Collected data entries
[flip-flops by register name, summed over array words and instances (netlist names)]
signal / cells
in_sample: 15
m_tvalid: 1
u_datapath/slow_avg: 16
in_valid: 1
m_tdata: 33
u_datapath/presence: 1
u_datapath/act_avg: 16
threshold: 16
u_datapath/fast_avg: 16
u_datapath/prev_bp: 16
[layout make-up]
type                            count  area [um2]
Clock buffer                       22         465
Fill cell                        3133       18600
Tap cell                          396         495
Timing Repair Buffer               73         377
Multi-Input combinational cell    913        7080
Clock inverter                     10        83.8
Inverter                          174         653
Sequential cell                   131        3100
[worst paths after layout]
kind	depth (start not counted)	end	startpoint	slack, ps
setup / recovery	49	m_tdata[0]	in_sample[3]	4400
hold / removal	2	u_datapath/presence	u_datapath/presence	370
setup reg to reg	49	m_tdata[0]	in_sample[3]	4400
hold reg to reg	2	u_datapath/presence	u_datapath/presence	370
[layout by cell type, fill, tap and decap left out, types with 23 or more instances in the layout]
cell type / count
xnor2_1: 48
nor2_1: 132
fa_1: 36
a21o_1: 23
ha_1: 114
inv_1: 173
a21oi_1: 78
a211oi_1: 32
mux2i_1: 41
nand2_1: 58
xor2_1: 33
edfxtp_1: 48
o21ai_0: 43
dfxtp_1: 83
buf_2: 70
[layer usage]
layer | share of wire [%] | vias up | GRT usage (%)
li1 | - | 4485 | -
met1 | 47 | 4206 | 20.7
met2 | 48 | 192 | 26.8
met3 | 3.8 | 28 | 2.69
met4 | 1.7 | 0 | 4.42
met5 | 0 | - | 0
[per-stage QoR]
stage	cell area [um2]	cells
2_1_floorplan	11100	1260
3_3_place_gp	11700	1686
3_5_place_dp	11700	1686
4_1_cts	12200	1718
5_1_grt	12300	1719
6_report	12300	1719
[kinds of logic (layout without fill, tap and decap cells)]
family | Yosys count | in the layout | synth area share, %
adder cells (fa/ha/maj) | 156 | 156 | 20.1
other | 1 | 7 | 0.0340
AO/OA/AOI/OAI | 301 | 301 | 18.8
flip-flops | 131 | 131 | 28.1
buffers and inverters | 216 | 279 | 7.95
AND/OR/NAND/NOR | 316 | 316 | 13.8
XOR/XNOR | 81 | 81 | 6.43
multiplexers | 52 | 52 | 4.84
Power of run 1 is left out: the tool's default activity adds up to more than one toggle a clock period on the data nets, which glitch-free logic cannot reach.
File: src/rtl/wta_pkg.sv
// ---------------------------------------------------------------------------
// wta_pkg: shared types and constants of the wavetable oscillator
// Register indexes, sequencer states, datapath control and the arpeggio
// step wrap helper.
// ---------------------------------------------------------------------------
`default_nettype none

package wta_pkg;

    localparam int TABLE_DEPTH = 1024;
    localparam int TABLE_AW    = 10;
    localparam int WORD_W      = 16;
    localparam int STEP_W      = 3;
    localparam int CFG_IDX_W   = 3;
    localparam int CFG_DATA_W  = 64;

    localparam logic [CFG_IDX_W-1:0] REG_PHASE_STEP      = 3'd0;
    localparam logic [CFG_IDX_W-1:0] REG_SAMPLE_MASK     = 3'd1;
    localparam logic [CFG_IDX_W-1:0] REG_STEP_DURATION   = 3'd2;
    localparam logic [CFG_IDX_W-1:0] REG_VIBRATO_DEPTH   = 3'd3;
    localparam logic [CFG_IDX_W-1:0] REG_PATTERN_LENGTH  = 3'd4;
    localparam logic [CFG_IDX_W-1:0] REG_PATTERN_FACTORS = 3'd5;
    localparam logic [CFG_IDX_W-1:0] REG_PATTERN_SHIFTS  = 3'd6;

    localparam logic OP_SAMPLE = 1'b0;
    localparam logic OP_WRITE  = 1'b1;

    typedef enum logic [4:0] {
        S_IDLE = 5'b00001,
        S_MUL1 = 5'b00010,
        S_MUL2 = 5'b00100,
        S_MUL3 = 5'b01000,
        S_DONE = 5'b10000
    } state_t;

    typedef struct packed {
        logic ld_prod1;
        logic ld_incr;
        logic ld_prod2;
    } incr_ctl_t;

    // (val mod len) for val <= 8 and 1 <= len <= 8
    function automatic logic [STEP_W-1:0] step_wrap(input logic [3:0] val,
                                                    input logic [3:0] len);
        logic [3:0] r;
        r = val;
        for (int i = 0; i < 8; i++) begin
            if (r >= len) begin
                r = r - len;
            end
        end
        return r[STEP_W-1:0];
    endfunction

endpackage

`default_nettype wire

File: src/rtl/wta_incr.sv
// ---------------------------------------------------------------------------
// wta_incr: phase increment datapath
// Three registered multiply steps: lfo times coarse phase step, times vibrato
// depth (plus base step), times arpeggio factor, then the step's right shift.
// ---------------------------------------------------------------------------
`default_nettype none

module wta_incr (
    input  wire logic               clk,
    input  wire wta_pkg::incr_ctl_t ctl,
    input  wire logic signed [15:0] lfo,
    input  wire logic [31:0]        phase_step,
    input  wire logic [7:0]         depth,
    input  wire logic [7:0]         factor,
    input  wire logic [3:0]         shift,
    output logic [31:0]             incr
);

    logic signed [28:0] lfo_ext;
    logic signed [28:0] coarse_ext;
    logic signed [28:0] prod1_next;
    logic signed [28:0] prod1_reg;
    logic [31:0]        prod1_32;
    logic [31:0]        vib_raw;
    logic [31:0]        vib;
    logic [31:0]        incr_next;
    logic [31:0]        incr_reg;
    logic [31:0]        prod2_next;
    logic [31:0]        prod2_reg;

    assign lfo_ext    = 29'(lfo);
    assign coarse_ext = 29'({1'b0, phase_step[31:20]});
    assign prod1_next = lfo_ext * coarse_ext;

    // low 32 bits of the product do not depend on operand signedness
    assign prod1_32   = 32'(prod1_reg);
    assign vib_raw    = prod1_32 * {24'b0, depth};
    assign vib        = 32'($signed(vib_raw) >>> 8);
    assign incr_next  = phase_step + vib;
    assign prod2_next = incr_reg * {24'b0, factor};

    always_ff @(posedge clk)
    begin
        if (ctl.ld_prod1)
        begin
            prod1_reg <= prod1_next;
        end
        if (ctl.ld_incr)
        begin
            incr_reg <= incr_next;
        end
        if (ctl.ld_prod2)
        begin
            prod2_reg <= prod2_next;
        end
    end

    assign incr = prod2_reg >> shift;

endmodule

`default_nettype wire

File: config.mk
export PLATFORM = sky130hd
export DESIGN_NAME = wta_incr
export DESIGN_NICKNAME = d
export VERILOG_FILES = /design/src/rtl/wta_pkg.sv /design/src/rtl/wta_incr.sv
export SDC_FILE = /design/constraint.sdc
export NUM_CORES = 2
export LEC_CHECK = 0
export BUFFER_PORTS_ARGS = -buffer_cell sky130_fd_sc_hd__buf_2
export CORE_ASPECT_RATIO = 0.7
export CORE_MARGIN = 5
export CORE_UTILIZATION = 30
export DETAILED_ROUTE_END_ITERATION = 8
export PLACE_DENSITY = 0.44
export SLEW_MARGIN = 5
export SYNTH_ARGS = -nofsm -noshare
export SYNTH_HDL_FRONTEND = slang
export SYNTH_SLANG_ARGS = --single-unit
export TNS_END_PERCENT = 30
File: constraint.sdc
create_clock -name clk -period 16.5 [get_ports clk]
set_clock_uncertainty 0.15 [all_clocks]
set_input_delay 3.3 -clock clk [delete_from_list [all_inputs] [get_ports clk]]
set_output_delay 3.3 -clock clk [all_outputs]
set_load 0.01 [all_outputs]
==> results.sh <==
export IMPL_fin_setup_tns_ns=0
export IMPL_viasPerCell=4.66
export IMPL_synth_fp_nets=3416
export IMPL_yosys_warnings=0
export IMPL_drv_slew=0
export IMPL_core_rowCount=88
export IMPL_wl_met1_um=34000
export IMPL_synth_top_area_cell="fa_1"
export IMPL_path_max_fanout=30
export IMPL_synth_cell_type_count=69
export IMPL_hold_ws_ns=0.742
export IMPL_grt_max_degree=47
export IMPL_min_delay_path_depth=1
export IMPL_cts_htree_levels=3
export IMPL_synth_main_ff_cell="edfxtp_1"
export IMPL_cts_buffer_depth=2
export IMPL_clk_transition_reported_paths_ns=0.07
export IMPL_ctsRootBufferMaster="clkbuf_16"
export IMPL_gp_congestion=0.834
export IMPL_setup_viol=0
export IMPL_yosysMostFrequentCell="fa_1"
export IMPL_met2_length_um=27700
export IMPL_ys_ff_latch=93
export IMPL_num_vias=17800
export IMPL_final_util=0.327
export IMPL_netlist_area_um2=25200
export IMPL_synth_edff_count=93
export IMPL_tightest_slew_ns=1.16
export IMPL_fin_crit_sh=0.662
export IMPL_hold_buffers=0
export IMPL_io_buffers=103
export IMPL_maxSlewHeadroom=0.221
export IMPL_cts_resized=0
export IMPL_synth_seq_area_share=0.111
export IMPL_grt_pass1_vias=19700
export IMPL_die_h_um=252
export IMPL_status="complete, no violations"
export IMPL_globalRouteTotalUtil=0.151
export IMPL_cts_tree="built"
export IMPL_critPathBufInv=4
export IMPL_final_antenna_net_count=0
export IMPL_boundaryPins=104
export IMPL_async_reset_ff_frac=0
export IMPL_hp_class="register to register"
export IMPL_synth_common_cells="490 x fa_1, 478 x inv_1, 380 x and2_1"
export IMPL_area_growth_syn_to_layout_pct=7.51
export IMPL_crit_arrival_ns=10.91
export IMPL_num_fill_cells=8637
export IMPL_synthTopCellsByArea="fa_1 39%, edfxtp_1 11%, and2_1 9.4%, ha_1 9.0%, inv_1 7.1%"
export IMPL_cpMostUsedCell="fa_1"
export IMPL_hpwl_um=53900
export IMPL_synth_cells=2672
export IMPL_firstDrtPassIters=5
export IMPL_grt_ovfl_total=0
export IMPL_drc=0
export IMPL_highest_layer="met4"
export IMPL_start_kind="input port"
export IMPL_wl_met3_um=2910
export IMPL_finalHoldViolations=0
export IMPL_reg2regPathDepth=29
export IMPL_diodes=0
export IMPL_dieArea_um2=90000
export IMPL_rsz0062_at_grt="false"
export IMPL_grt_antenna_before_repair=3
export IMPL_drt_iter0_drc=752
export IMPL_cts_buffers=9
export IMPL_post_cts_setup_buffers=0
export IMPL_die_w_um=356
export IMPL_post_synth_cell_area_avg_um2=9.43
export IMPL_clk_insertion_delay_late_ns=0.38
export IMPL_path_class="input port to register"
export IMPL_final_min_clock_period_ns=10.92
export IMPL_cpLargestDelayFamily="adder cells"
export IMPL_required_ns=16.49
export IMPL_fmaxAchievable_mhz=91.5
export IMPL_fin_area_um2=27100
export IMPL_initial_core_util=0.304
export IMPL_cp_slowest_stage_delay_ns=0.52
export IMPL_cts_num_sinks=93
export IMPL_netlist_area_leader_share=0.389
export IMPL_post_drt_wl_per_cell_um=17.0
export IMPL_wl_um=65300
export IMPL_path_depth=30
export IMPL_layout_drive_gt1_share=0.0592
export IMPL_coreArea_um2=82800
export IMPL_grt_first_pass_wirelength_um=109000
export IMPL_drv_cap=0
export IMPL_end_kind="register"
export IMPL_placedInstanceArea_um2=26800
export IMPL_cpMaxStageDelayCell="fa_1"
export IMPL_nets=3442
-- worst paths after layout --
check	start	end	slack [ns]
setup / recovery	depth[2]	incr_reg[30]	5.58
hold / removal	incr_reg[0]	prod2_reg[0]	0.74
setup reg to reg	prod1_reg[8]	incr_reg[30]	8.28
hold reg to reg	incr_reg[0]	prod2_reg[0]	0.74
-- stage by stage --
stage                     cells  worst slack [ns]
after floorplan            2672              6.30
after global placement     3812              5.27
after detailed placement   3812              5.22
after CTS                  3828              5.60
after global routing       3828              5.11
final                      3828              5.58
-- metal layers --
layer / up-vias / track usage
li1: 8357 / -
met1: 9106 / 0.228
met2: 313 / 0.230
met3: 50 / 0.0265
met4: 0 / 0.0194
met5: - / 0
-- cell families after synthesis --
family,count (synthesis),share of synthesized area
simple gates,882,0.179
fa+ha+maj,672,0.480
buf+inv,568,0.0847
compound gates,287,0.0757
xor+xnor,123,0.0428
flops,93,0.111
mux,47,0.0270
-- area by class of cell --
class / instances / area [um2] / share of cell area
tap: 1125 / 1410 / 0.0520
clock inverter: 7 / 72.6 / 0.00268
clock buffer: 9 / 225 / 0.00832
inverter: 479 / 1800 / 0.0664
multi-input combinational: 2011 / 20300 / 0.748
sequential: 93 / 2790 / 0.103
timing repair buffer: 104 / 523 / 0.0193
-- worst reg2reg max path: cells and delay by family (launching register included) --
kind | cells | cell delay [ns]
xor gates and xnor gates | 2 | 0.20
AOI/OAI and AO/OA | 10 | 2.37
and+or+nand+nor | 8 | 1.75
adders and majority gates | 6 | 2.76
DFF | 1 | 0.59
buffers and inverters | 3 | 0.17
-- placed cells by master (no fill, tap or decap), drive strengths merged, types with 13 or more instances in the layout --
cell    instances
fa            490
inv           480
and2          380
nand2         321
ha            182
buf           104
a21oi          99
edfxtp         93
xnor2          90
nor2           75
o21ai          40
a21o           39
xor2           33
o21a           25
nor3           25
mux2i          23
nor2b          20
nand3          18
mux4           16
a211oi         15
nand2b         13
Power is left out: the tool's default activity adds up to more than one toggle a clock period on the data nets, which glitch-free logic cannot reach.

_INSTRUCTIONS TO FOLLOW_
All lines from the beginning of the entries through the line marked "u_datapath/fast_avg: 16" are to be output exactly; nothing else belongs in the answer.

_WRITTEN SOLUTION_
[flip-flops by register name, summed over array words and instances (netlist names)]
signal / cells
in_sample: 15
m_tvalid: 1
u_datapath/slow_avg: 16
in_valid: 1
m_tdata: 33
u_datapath/presence: 1
u_datapath/act_avg: 16
threshold: 16
u_datapath/fast_avg: 16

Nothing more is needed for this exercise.